Decidiu então criar a ilusão de ser um espírito, a fim de seduzir Shanar a
perceber que sua sina era viver o amor que o afogado não viveu! Seria ela,
enfim, a mentora da reencarnação que nunca houve. Se Shankar era tão parecido
com o morto, que ela fizesse com que a profecia do falecido se perpetuasse
fingindo ser, também, uma espécie de reencarnação. Diz ela que iria revelar
tudo a Shankar, justo no momento em que a polícia veio prendê-lo por seu
suposto crime.
Depois
disso, Shankar é preso para ir à forca. Faz com que seu melhor amigo prometa
casar-se com a empregada farsante que, apesar de tudo, era o amor de sua vida.

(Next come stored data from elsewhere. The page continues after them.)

[src/rtl/clk_div_multi.sv]
// Multi-channel programmable clock divider.
// Each channel divides clk by a runtime-loadable integer and produces a
// near-50% square wave (slowclk), a one-cycle tick per period, and reports
// the divisor in effect. New divisors only take effect at a period boundary
// (wrap) or on a global sync_clr, so slowclk never glitches mid-period.

// ---------------------------------------------------------------------------
// One divider channel.
// ---------------------------------------------------------------------------
module clk_div_ch #(
  parameter int CNT_W   = 24,
  parameter int DEF_DIV = 2
) (
  input  logic             clk,
  input  logic             reset,
  input  logic             en,
  input  logic             sync_clr,
  input  logic             div_load,
  input  logic [CNT_W-1:0] div_in,
  output logic             slowclk,
  output logic             tick,
  output logic [CNT_W-1:0] div_active
);

  localparam logic [CNT_W-1:0] DIV_RST = CNT_W'(DEF_DIV);
  localparam logic [CNT_W-1:0] MIN_DIV = CNT_W'(2);
  localparam logic [CNT_W-1:0] ONE     = CNT_W'(1);

  logic [CNT_W-1:0] cnt, cnt_nxt;
  logic [CNT_W-1:0] pdiv, pdiv_nxt;
  logic [CNT_W-1:0] div_nxt;
  logic [CNT_W-1:0] ld_val;
  logic [CNT_W-1:0] cnt_inc;
  logic [CNT_W-1:0] div_apply;
  logic             pend, pend_nxt;
  logic             slow_nxt, tick_nxt;
  logic             wrap;

  // Divisors below 2 cannot produce a square wave; clamp them up to 2.
  assign ld_val  = (div_in < MIN_DIV) ? MIN_DIV : div_in;
  // cnt never exceeds D-1 (D changes only when cnt returns to 0), so the
  // increment cannot overflow even for D = 2^CNT_W-1.
  assign cnt_inc = cnt + ONE;
  assign wrap    = (cnt == div_active - ONE);

  // Divisor chosen at a boundary: a same-edge load beats an older pending one.
  assign div_apply = div_load ? ld_val : (pend ? pdiv : div_active);

  // Next-state: sync_clr > hold (en low) > wrap > count.
  always_comb begin
    cnt_nxt  = cnt;
    pdiv_nxt = pdiv;
    div_nxt  = div_active;
    pend_nxt = pend;
    slow_nxt = slowclk;
    tick_nxt = 1'b0;
    if (sync_clr) begin
      cnt_nxt  = '0;
      slow_nxt = 1'b0;
      pend_nxt = 1'b0;
      div_nxt  = div_apply;
    end else if (!en) begin
      if (div_load) begin
        pdiv_nxt = ld_val;
        pend_nxt = 1'b1;
      end
    end else if (wrap) begin
      cnt_nxt  = '0;
      tick_nxt = 1'b1;
      slow_nxt = 1'b0;
      div_nxt  = div_apply;
      pend_nxt = 1'b0;
    end else begin
      cnt_nxt  = cnt_inc;
      slow_nxt = (cnt_inc >= (div_active >> 1));
      if (div_load) begin
        pdiv_nxt = ld_val;
        pend_nxt = 1'b1;
      end
    end
  end

  // Channel state; async reset discards phase and any pending load.
  always_ff @(posedge clk or negedge reset) begin
    if (!reset) begin
      cnt        <= '0;
      pdiv       <= DIV_RST;
      div_active <= DIV_RST;
      pend       <= 1'b0;
      slowclk    <= 1'b0;
      tick       <= 1'b0;
    end else begin
      cnt        <= cnt_nxt;
      pdiv       <= pdiv_nxt;
      div_active <= div_nxt;
      pend       <= pend_nxt;
      slowclk    <= slow_nxt;
      tick       <= tick_nxt;
    end
  end

endmodule
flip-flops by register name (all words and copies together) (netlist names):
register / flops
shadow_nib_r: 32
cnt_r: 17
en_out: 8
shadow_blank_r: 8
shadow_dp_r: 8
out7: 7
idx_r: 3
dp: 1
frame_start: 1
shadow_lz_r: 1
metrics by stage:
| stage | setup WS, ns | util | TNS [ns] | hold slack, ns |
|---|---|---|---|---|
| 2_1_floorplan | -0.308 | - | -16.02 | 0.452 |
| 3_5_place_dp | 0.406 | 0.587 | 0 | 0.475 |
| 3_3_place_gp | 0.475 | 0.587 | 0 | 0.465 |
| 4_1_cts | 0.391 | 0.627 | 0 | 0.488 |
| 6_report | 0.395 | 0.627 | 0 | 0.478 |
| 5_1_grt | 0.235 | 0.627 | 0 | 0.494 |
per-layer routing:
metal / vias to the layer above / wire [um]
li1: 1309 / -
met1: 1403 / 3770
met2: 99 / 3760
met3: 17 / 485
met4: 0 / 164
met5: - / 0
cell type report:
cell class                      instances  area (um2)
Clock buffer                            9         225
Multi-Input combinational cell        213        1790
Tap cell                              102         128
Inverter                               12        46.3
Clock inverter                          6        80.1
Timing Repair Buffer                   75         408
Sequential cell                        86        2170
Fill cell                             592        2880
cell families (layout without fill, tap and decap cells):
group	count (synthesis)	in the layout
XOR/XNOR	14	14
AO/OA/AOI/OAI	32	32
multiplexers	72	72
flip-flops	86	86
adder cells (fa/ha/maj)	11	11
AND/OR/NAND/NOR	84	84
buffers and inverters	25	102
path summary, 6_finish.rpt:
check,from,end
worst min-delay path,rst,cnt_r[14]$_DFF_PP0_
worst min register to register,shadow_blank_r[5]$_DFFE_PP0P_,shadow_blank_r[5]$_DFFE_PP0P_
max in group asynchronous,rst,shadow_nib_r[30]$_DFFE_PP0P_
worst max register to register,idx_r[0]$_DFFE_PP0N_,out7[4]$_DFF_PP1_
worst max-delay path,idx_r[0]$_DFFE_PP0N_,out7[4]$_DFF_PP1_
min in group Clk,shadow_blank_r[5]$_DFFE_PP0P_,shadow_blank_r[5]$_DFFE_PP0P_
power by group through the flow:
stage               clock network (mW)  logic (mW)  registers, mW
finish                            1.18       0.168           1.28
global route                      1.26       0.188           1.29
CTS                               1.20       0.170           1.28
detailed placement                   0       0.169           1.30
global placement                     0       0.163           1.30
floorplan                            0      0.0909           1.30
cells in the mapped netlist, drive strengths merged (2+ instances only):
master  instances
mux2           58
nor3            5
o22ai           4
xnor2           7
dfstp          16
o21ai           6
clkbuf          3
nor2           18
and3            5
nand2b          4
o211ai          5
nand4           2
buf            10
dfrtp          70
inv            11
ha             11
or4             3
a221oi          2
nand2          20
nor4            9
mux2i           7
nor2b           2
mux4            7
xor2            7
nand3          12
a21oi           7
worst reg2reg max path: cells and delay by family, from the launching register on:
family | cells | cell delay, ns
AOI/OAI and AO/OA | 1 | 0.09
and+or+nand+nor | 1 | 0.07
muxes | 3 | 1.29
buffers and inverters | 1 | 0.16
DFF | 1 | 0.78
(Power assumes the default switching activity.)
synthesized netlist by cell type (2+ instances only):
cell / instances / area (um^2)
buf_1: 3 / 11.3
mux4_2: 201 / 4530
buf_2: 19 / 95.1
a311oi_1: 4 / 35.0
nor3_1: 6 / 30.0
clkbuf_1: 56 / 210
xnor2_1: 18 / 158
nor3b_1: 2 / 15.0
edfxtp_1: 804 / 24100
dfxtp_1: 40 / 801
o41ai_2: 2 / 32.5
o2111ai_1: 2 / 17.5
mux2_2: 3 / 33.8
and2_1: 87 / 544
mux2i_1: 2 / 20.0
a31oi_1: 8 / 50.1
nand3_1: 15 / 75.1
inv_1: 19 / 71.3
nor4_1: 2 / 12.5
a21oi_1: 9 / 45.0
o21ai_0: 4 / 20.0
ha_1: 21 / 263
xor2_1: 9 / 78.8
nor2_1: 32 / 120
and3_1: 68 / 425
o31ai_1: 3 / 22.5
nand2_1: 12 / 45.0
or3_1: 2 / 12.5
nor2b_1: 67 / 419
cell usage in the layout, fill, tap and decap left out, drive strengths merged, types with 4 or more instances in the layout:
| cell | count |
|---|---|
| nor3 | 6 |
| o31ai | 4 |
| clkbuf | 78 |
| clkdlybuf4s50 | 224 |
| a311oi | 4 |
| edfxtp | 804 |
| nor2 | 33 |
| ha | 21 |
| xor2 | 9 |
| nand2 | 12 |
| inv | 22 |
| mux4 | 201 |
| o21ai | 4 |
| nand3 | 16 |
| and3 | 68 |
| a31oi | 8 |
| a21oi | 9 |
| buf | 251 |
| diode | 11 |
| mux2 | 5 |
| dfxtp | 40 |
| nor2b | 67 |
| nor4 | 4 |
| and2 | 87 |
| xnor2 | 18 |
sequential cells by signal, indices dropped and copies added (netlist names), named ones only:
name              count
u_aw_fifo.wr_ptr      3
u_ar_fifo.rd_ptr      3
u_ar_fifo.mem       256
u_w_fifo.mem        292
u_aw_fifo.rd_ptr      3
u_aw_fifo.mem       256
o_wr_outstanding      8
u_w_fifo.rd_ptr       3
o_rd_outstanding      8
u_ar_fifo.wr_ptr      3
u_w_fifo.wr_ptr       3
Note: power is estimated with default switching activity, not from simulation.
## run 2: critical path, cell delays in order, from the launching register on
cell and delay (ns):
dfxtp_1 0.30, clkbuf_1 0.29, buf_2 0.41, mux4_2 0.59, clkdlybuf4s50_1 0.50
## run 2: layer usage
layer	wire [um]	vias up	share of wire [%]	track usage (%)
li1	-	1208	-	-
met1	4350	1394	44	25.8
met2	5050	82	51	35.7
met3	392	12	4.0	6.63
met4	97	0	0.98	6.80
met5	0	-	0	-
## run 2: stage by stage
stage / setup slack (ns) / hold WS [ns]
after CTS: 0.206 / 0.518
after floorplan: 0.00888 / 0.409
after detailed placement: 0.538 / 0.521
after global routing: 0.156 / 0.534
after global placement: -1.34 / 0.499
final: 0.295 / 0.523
===== config.mk =====
export PLATFORM = sky130hd
export DESIGN_NAME = uart1_rx
export DESIGN_NICKNAME = d
export VERILOG_FILES = /design/src/rtl/uart1_rx.sv
export SDC_FILE = /design/constraint.sdc
export NUM_CORES = 1
export LEC_CHECK = 0
export ABC_AREA = 1
export CORE_UTILIZATION = 50
export DETAILED_ROUTE_END_ITERATION = 7
export DONT_BUFFER_PORTS = 1
export PLACE_DENSITY_LB_ADDON = 0.08
export SLEW_MARGIN = 5
export SYNTH_ARGS = -nofsm -noshare
export SYNTH_HDL_FRONTEND = slang
export SYNTH_SLANG_ARGS = --single-unit

===== constraint.sdc =====
create_clock -name clk_48 -period 2.43 [get_ports clk_48]
set_clock_uncertainty 0.2 [all_clocks]
set_input_delay 0.3645 -clock clk_48 [delete_from_list [all_inputs] [get_ports clk_48]]
set_output_delay 0.3645 -clock clk_48 [all_outputs]
set_load 0.005 [all_outputs]
### src/rtl/uart_receiver.sv
// -----------------------------------------------------------------------------
// uart_receiver
//   8N1 UART receiver running entirely in the clk_in domain. The idle-high
//   serial line is synchronized, a falling edge starts a frame, and every bit
//   is sampled at its nominal centre (LSB first). A good frame updates data
//   and produces a one-cycle data_valid strobe. A low stop bit produces a
//   one-cycle framing_error strobe instead, and the receiver then waits for
//   the line to return high before it looks for another start edge.
//
// Ports
//   clk_in         in   1  root clock, rising edge
//   reset          in   1  synchronous, active-high reset
//   uart_rx        in   1  asynchronous serial line, idle = 1
//   data           out  8  last good byte, held until the next good byte
//   data_valid     out  1  one-cycle strobe: data has just been updated
//   framing_error  out  1  one-cycle strobe: stop bit sampled as 0
//   rx_running     out  1  high while a frame or a line break is in progress
// -----------------------------------------------------------------------------
module uart_receiver #(
  parameter int CLK_PER_BIT = 462,
  parameter int COUNT_WIDTH = 10
) (
  input  logic       clk_in,
  input  logic       reset,
  input  logic       uart_rx,
  output logic [7:0] data,
  output logic       data_valid,
  output logic       framing_error,
  output logic       rx_running
);

  typedef enum logic [2:0] {
    ST_IDLE  = 3'd0,
    ST_START = 3'd1,
    ST_DATA  = 3'd2,
    ST_STOP  = 3'd3,
    ST_BREAK = 3'd4
  } state_t;

  // Terminal counts: the counter runs 0..N-1, so a wait of N cycles ends at N-1.
  localparam logic [COUNT_WIDTH-1:0] LP_HALF_LAST = COUNT_WIDTH'(CLK_PER_BIT / 2 - 1);
  localparam logic [COUNT_WIDTH-1:0] LP_BIT_LAST  = COUNT_WIDTH'(CLK_PER_BIT - 1);

  state_t                 r_state;
  logic                   r_sync1;
  logic                   r_rx_s;
  logic                   r_rx_d;
  logic [COUNT_WIDTH-1:0] r_cnt;
  logic [2:0]             r_bit_idx;
  logic [7:0]             r_shift;
  logic [7:0]             r_data;
  logic                   r_data_valid;
  logic                   r_framing_error;
  logic                   r_rx_running;

  state_t                 w_state_nxt;
  logic [COUNT_WIDTH-1:0] w_cnt_nxt;
  logic [2:0]             w_bit_idx_nxt;
  logic [7:0]             w_shift_nxt;
  logic [7:0]             w_data_nxt;
  logic                   w_data_valid_nxt;
  logic                   w_framing_error_nxt;

  // Two-flop synchronizer for the raw line plus one delay flop for edge detect.
  always_ff @(posedge clk_in) begin
    if (reset) begin
      r_sync1 <= 1'b1;
      r_rx_s  <= 1'b1;
      r_rx_d  <= 1'b1;
    end else begin
      r_sync1 <= uart_rx;
      r_rx_s  <= r_sync1;
      r_rx_d  <= r_rx_s;
    end
  end

  // State, bit timing and output registers.
  always_ff @(posedge clk_in) begin
    if (reset) begin
      r_state         <= ST_IDLE;
      r_cnt           <= '0;
      r_bit_idx       <= 3'd0;
      r_shift         <= 8'h00;
      r_data          <= 8'h00;
      r_data_valid    <= 1'b0;
      r_framing_error <= 1'b0;
      r_rx_running    <= 1'b0;
    end else begin
      r_state         <= w_state_nxt;
      r_cnt           <= w_cnt_nxt;
      r_bit_idx       <= w_bit_idx_nxt;
      r_shift         <= w_shift_nxt;
      r_data          <= w_data_nxt;
      r_data_valid    <= w_data_valid_nxt;
      r_framing_error <= w_framing_error_nxt;
      // Registered from the next state so it tracks state != IDLE with no lag.
      r_rx_running    <= (w_state_nxt != ST_IDLE);
    end
  end

  // Next-state logic: frame sequencing and centre-of-bit sampling.
  always_comb begin
    w_state_nxt         = r_state;
    w_cnt_nxt           = r_cnt + COUNT_WIDTH'(1);
    w_bit_idx_nxt       = r_bit_idx;
    w_shift_nxt         = r_shift;
    w_data_nxt          = r_data;
    w_data_valid_nxt    = 1'b0;
    w_framing_error_nxt = 1'b0;

    case (r_state)
      ST_IDLE: begin
        w_cnt_nxt = '0;
        if (r_rx_d && !r_rx_s) begin
          w_state_nxt = ST_START;
        end else begin
          w_state_nxt = ST_IDLE;
        end
      end

      ST_START: begin
        if (r_cnt == LP_HALF_LAST) begin
          w_cnt_nxt     = '0;
          w_bit_idx_nxt = 3'd0;
          // A start bit that is already high again at its centre is a glitch.
          if (!r_rx_s) begin
            w_state_nxt = ST_DATA;
          end else begin
            w_state_nxt = ST_IDLE;
          end
        end else begin
          w_state_nxt = ST_START;
        end
      end

      ST_DATA: begin
        if (r_cnt == LP_BIT_LAST) begin
          w_cnt_nxt     = '0;
          w_shift_nxt   = {r_rx_s, r_shift[7:1]};
          w_bit_idx_nxt = r_bit_idx + 3'd1;
          if (r_bit_idx == 3'd7) begin
            w_state_nxt = ST_STOP;
          end else begin
            w_state_nxt = ST_DATA;
          end
        end else begin
          w_state_nxt = ST_DATA;
        end
      end

      ST_STOP: begin
        if (r_cnt == LP_BIT_LAST) begin
          w_cnt_nxt = '0;
          if (r_rx_s) begin
            w_data_nxt       = r_shift;
            w_data_valid_nxt = 1'b1;
            w_state_nxt      = ST_IDLE;
          end else begin
            w_framing_error_nxt = 1'b1;
            w_state_nxt         = ST_BREAK;
          end
        end else begin
          w_state_nxt = ST_STOP;
        end
      end

      ST_BREAK: begin
        // Hold off until the line is released so a stuck-low line cannot retrigger.
        w_cnt_nxt = '0;
        if (r_rx_s) begin
          w_state_nxt = ST_IDLE;
        end else begin
          w_state_nxt = ST_BREAK;
        end
      end

      default: begin
        w_cnt_nxt   = '0;
        w_state_nxt = ST_IDLE;
      end
    endcase
  end

  assign data          = r_data;
  assign data_valid    = r_data_valid;
  assign framing_error = r_framing_error;
  assign rx_running    = r_rx_running;

endmodule
<file path="src/rtl/uart_bus_master_pkg.sv">
// uart_bus_master_pkg: command/response byte values, bridge FSM encoding
// and a ceiling-log2 helper used to size the baud and timeout counters.
package uart_bus_master_pkg;

  localparam logic [7:0] OP_WRITE = 8'h57;  // 'W'
  localparam logic [7:0] OP_READ  = 8'h52;  // 'R'
  localparam logic [7:0] RSP_ACK  = 8'h4B;  // 'K'
  localparam logic [7:0] RSP_ERR  = 8'h3F;  // '?'

  typedef enum logic [2:0] {
    ST_IDLE,
    ST_ADDR,
    ST_DATA,
    ST_BUS,
    ST_RESP,
    ST_ERR
  } state_t;

  // Smallest n with 2**n >= v (0 for v <= 1).
  function automatic int clog2(input int v);
    int r;
    r = 0;
    for (int i = 0; i < 31; i++) begin
      if ((1 << i) < v) r = i + 1;
    end
    return r;
  endfunction

endpackage

</file>
<file path="src/rtl/uart_bus_master_phy.sv">
// uart_bus_master_phy: 8x oversampling baud tick, 8N1 receiver with a
// 2-flop synchronizer, and 8N1 transmitter. Byte-level handshake only.
module uart_bus_master_phy
  import uart_bus_master_pkg::*;
#(
  parameter int UART_DIV = 13
) (
  input  logic       clk,
  input  logic       resetn,
  input  logic       ser_rx,
  output logic       ser_tx,
  output logic [7:0] rx_byte,
  output logic       rx_strobe,
  output logic       rx_ferr,
  input  logic [7:0] tx_byte,
  input  logic       tx_load,
  output logic       tx_busy
);

  localparam int DIV_W = (clog2(UART_DIV) < 1) ? 1 : clog2(UART_DIV);
  localparam logic [DIV_W-1:0] DIV_LAST = DIV_W'(UART_DIV - 1);

  logic [DIV_W-1:0] r_div;
  logic             w_tick;

  logic       r_rx_s1, r_rx_s2, r_rx_prev, r_rx_act;
  logic [2:0] r_rx_tcnt;
  logic [3:0] r_rx_bit;
  logic [7:0] r_rx_sh;
  logic       r_rx_strobe, r_rx_ferr;

  logic       r_tx, r_tx_act;
  logic [2:0] r_tx_tcnt;
  logic [3:0] r_tx_left;
  logic [8:0] r_tx_sh;

  assign w_tick    = (r_div == DIV_LAST);
  assign rx_byte   = r_rx_sh;
  assign rx_strobe = r_rx_strobe;
  assign rx_ferr   = r_rx_ferr;
  assign ser_tx    = r_tx;
  assign tx_busy   = r_tx_act;

  // Free-running divider producing one oversample tick every UART_DIV clocks.
  always_ff @(posedge clk or negedge resetn) begin
    if (!resetn)     r_div <= '0;
    else if (w_tick) r_div <= '0;
    else             r_div <= r_div + DIV_W'(1);
  end

  // Two-flop synchronizer plus one delayed copy for falling-edge start detect.
  always_ff @(posedge clk or negedge resetn) begin
    if (!resetn) begin
      r_rx_s1   <= 1'b1;
      r_rx_s2   <= 1'b1;
      r_rx_prev <= 1'b1;
    end else begin
      r_rx_s1   <= ser_rx;
      r_rx_s2   <= r_rx_s1;
      r_rx_prev <= r_rx_s2;
    end
  end

  // Receiver: sample at tick 4 of each bit; bit 0 is start, bit 9 is stop.
  // A start needs a high-to-low edge, so a line held low after a bad stop
  // bit does not immediately retrigger.
  always_ff @(posedge clk or negedge resetn) begin
    if (!resetn) begin
      r_rx_act    <= 1'b0;
      r_rx_tcnt   <= '0;
      r_rx_bit    <= '0;
      r_rx_sh     <= '0;
      r_rx_strobe <= 1'b0;
      r_rx_ferr   <= 1'b0;
    end else begin
      r_rx_strobe <= 1'b0;
      r_rx_ferr   <= 1'b0;
      if (!r_rx_act) begin
        if (r_rx_prev && !r_rx_s2) begin
          r_rx_act  <= 1'b1;
          r_rx_tcnt <= '0;
          r_rx_bit  <= '0;
        end
      end else if (w_tick) begin
        r_rx_tcnt <= r_rx_tcnt + 3'd1;
        if (r_rx_tcnt == 3'd3) begin
          r_rx_bit <= r_rx_bit + 4'd1;
          if (r_rx_bit == 4'd0) begin
            if (r_rx_s2) r_rx_act <= 1'b0;
          end else if (r_rx_bit == 4'd9) begin
            r_rx_act <= 1'b0;
            if (r_rx_s2) r_rx_strobe <= 1'b1;
            else         r_rx_ferr   <= 1'b1;
          end else begin
            r_rx_sh <= {r_rx_s2, r_rx_sh[7:1]};
          end
        end
      end
    end
  end

  // Transmitter: start bit driven at load, then D0..D7 and stop, 8 ticks each.
  always_ff @(posedge clk or negedge resetn) begin
    if (!resetn) begin
      r_tx      <= 1'b1;
      r_tx_act  <= 1'b0;
      r_tx_tcnt <= '0;
      r_tx_left <= '0;
      r_tx_sh   <= '0;
    end else if (!r_tx_act) begin
      if (tx_load) begin
        r_tx      <= 1'b0;
        r_tx_sh   <= {1'b1, tx_byte};
        r_tx_left <= 4'd10;
        r_tx_tcnt <= '0;
        r_tx_act  <= 1'b1;
      end
    end else if (w_tick) begin
      r_tx_tcnt <= r_tx_tcnt + 3'd1;
      if (r_tx_tcnt == 3'd7) begin
        r_tx_left <= r_tx_left - 4'd1;
        if (r_tx_left == 4'd1) begin
          r_tx     <= 1'b1;
          r_tx_act <= 1'b0;
        end else begin
          r_tx    <= r_tx_sh[0];
          r_tx_sh <= {1'b1, r_tx_sh[8:1]};
        end
      end
    end
  end

endmodule

</file>
<file path="src/rtl/uart_bus_master.sv">
// uart_bus_master: UART command frames (W addr data / R addr) to native
// memory bus transactions, with ack/read-data/error replies on the same line.
// Optional inter-byte timeout: define UART_BUS_MASTER_TIMEOUT_EN.
module uart_bus_master
  import uart_bus_master_pkg::*;
#(
  parameter int UART_CLK       = 12000000,
  parameter int BAUD_RATE      = 115200,
  parameter int TIMEOUT_CYCLES = 1200000
) (
  input  logic        clk,
  input  logic        resetn,
  input  logic        ser_rx,
  output logic        ser_tx,
  output logic        mem_valid,
  input  logic        mem_ready,
  output logic [31:0] mem_addr,
  output logic [31:0] mem_wdata,
  output logic [3:0]  mem_wstrb,
  input  logic [31:0] mem_rdata,
  output logic        busy,
  output logic        rx_drop
);

  localparam int UART_DIV = UART_CLK / (BAUD_RATE * 8);
  localparam int DIV_EFF  = (UART_DIV < 1) ? 1 : UART_DIV;

  logic [7:0] w_rx_byte;
  logic       w_rx_strobe, w_rx_ferr, w_tx_busy, w_to_hit;

  state_t      r_state;
  logic        r_wr;
  logic [1:0]  r_cnt;
  logic [31:0] r_resp;
  logic [2:0]  r_left;
  logic [7:0]  r_tx_byte;
  logic        r_tx_load;

  uart_bus_master_phy #(.UART_DIV(DIV_EFF)) u_phy (
    .clk       (clk),
    .resetn    (resetn),
    .ser_rx    (ser_rx),
    .ser_tx    (ser_tx),
    .rx_byte   (w_rx_byte),
    .rx_strobe (w_rx_strobe),
    .rx_ferr   (w_rx_ferr),
    .tx_byte   (r_tx_byte),
    .tx_load   (r_tx_load),
    .tx_busy   (w_tx_busy)
  );

`ifdef UART_BUS_MASTER_TIMEOUT_EN
  localparam int TO_W = clog2(TIMEOUT_CYCLES + 1);
  logic [TO_W-1:0] r_to_cnt;

  assign w_to_hit = (r_to_cnt == TO_W'(TIMEOUT_CYCLES - 1));

  // Silence counter while a command frame is partially received.
  always_ff @(posedge clk or negedge resetn) begin
    if (!resetn) r_to_cnt <= '0;
    else if ((r_state == ST_ADDR || r_state == ST_DATA) && !w_rx_strobe && !w_to_hit)
      r_to_cnt <= r_to_cnt + TO_W'(1);
    else r_to_cnt <= '0;
  end
`else
  // No timeout hardware: a partial frame waits forever (expression is constant false).
  assign w_to_hit = (TIMEOUT_CYCLES < 0);
`endif

  // Command FSM: frame parsing, bus request, reply sequencing, status flags.
  always_ff @(posedge clk or negedge resetn) begin
    if (!resetn) begin
      r_state   <= ST_IDLE;
      r_wr      <= 1'b0;
      r_cnt     <= '0;
      r_resp    <= '0;
      r_left    <= '0;
      r_tx_byte <= '0;
      r_tx_load <= 1'b0;
      mem_valid <= 1'b0;
      mem_addr  <= '0;
      mem_wdata <= '0;
      mem_wstrb <= '0;
      busy      <= 1'b0;
      rx_drop   <= 1'b0;
    end else begin
      r_tx_load <= 1'b0;
      case (r_state)
        ST_IDLE: begin
          if (w_rx_strobe) begin
            busy  <= 1'b1;
            r_cnt <= '0;
            if (w_rx_byte == OP_WRITE || w_rx_byte == OP_READ) begin
              r_wr    <= (w_rx_byte == OP_WRITE);
              rx_drop <= 1'b0;
              r_state <= ST_ADDR;
            end else begin
              r_resp  <= {24'h0, RSP_ERR};
              r_left  <= 3'd1;
              r_state <= ST_ERR;
            end
          end
        end
        ST_ADDR: begin
          if (w_rx_strobe) begin
            mem_addr[8*r_cnt +: 8] <= w_rx_byte;
            r_cnt <= r_cnt + 2'd1;
            if (r_cnt == 2'd3) begin
              if (r_wr) begin
                r_state <= ST_DATA;
              end else begin
                mem_wstrb <= 4'h0;
                mem_valid <= 1'b1;
                r_state   <= ST_BUS;
              end
            end
          end else if (w_rx_ferr || w_to_hit) begin
            busy    <= 1'b0;
            r_state <= ST_IDLE;
          end
        end
        ST_DATA: begin
          if (w_rx_strobe) begin
            mem_wdata[8*r_cnt +: 8] <= w_rx_byte;
            r_cnt <= r_cnt + 2'd1;
            if (r_cnt == 2'd3) begin
              mem_wstrb <= 4'hF;
              mem_valid <= 1'b1;
              r_state   <= ST_BUS;
            end
          end else if (w_rx_ferr || w_to_hit) begin
            busy    <= 1'b0;
            r_state <= ST_IDLE;
          end
        end
        ST_BUS: begin
          if (w_rx_strobe) rx_drop <= 1'b1;
          if (mem_ready) begin
            mem_valid <= 1'b0;
            r_resp    <= r_wr ? {24'h0, RSP_ACK} : mem_rdata;
            r_left    <= r_wr ? 3'd1 : 3'd4;
            r_state   <= ST_RESP;
          end
        end
        ST_RESP, ST_ERR: begin
          if (w_rx_strobe) rx_drop <= 1'b1;
          // r_tx_load blocks a second load before the phy raises tx_busy.
          if (!r_tx_load && !w_tx_busy) begin
            if (r_left != 3'd0) begin
              r_tx_byte <= r_resp[7:0];
              r_resp    <= {8'h0, r_resp[31:8]};
              r_left    <= r_left - 3'd1;
              r_tx_load <= 1'b1;
            end else begin
              busy    <= 1'b0;
              r_state <= ST_IDLE;
            end
          end
        end
        default: r_state <= ST_IDLE;
      endcase
    end
  end

endmodule
</file>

Antes de sua execução, descobre-se o plano da suicida: liberta-se o herói.
Enfim, parece que o destino quer unir de novo não um casal de mortos
extraordinários e mitológicos, mas um casal comum, que apesar de grandes
desventuras, poderá finalmente se amar como qualquer outro.
Mas
quando Shankar chega em casa, seu amigo já havia cumprido a promessa: sua amada
já era casada. O herói se senta numa cadeira. Não há mais saída. Há ainda
alguns diálogos, algumas sugestões do velho amigo. Quando percebem, Shankar
estava morto, inexplicavelmente morto, com os olhos abertos, exatamente como quando
sentara. Entre venturas e desventuras, o destino estava finalmente selado: a
profecia se cumpriu, ele voltou; porque era de novo o mesmo desgraçado de
antes, no fundo estava diante da mesma tragédia de antes. E morre,
inexplicavelmente, como se o espírito lhe saísse, sem mais nem menos, do corpo.
Não era, enfim, um filme de tribunal. Era um filme de fantasmas.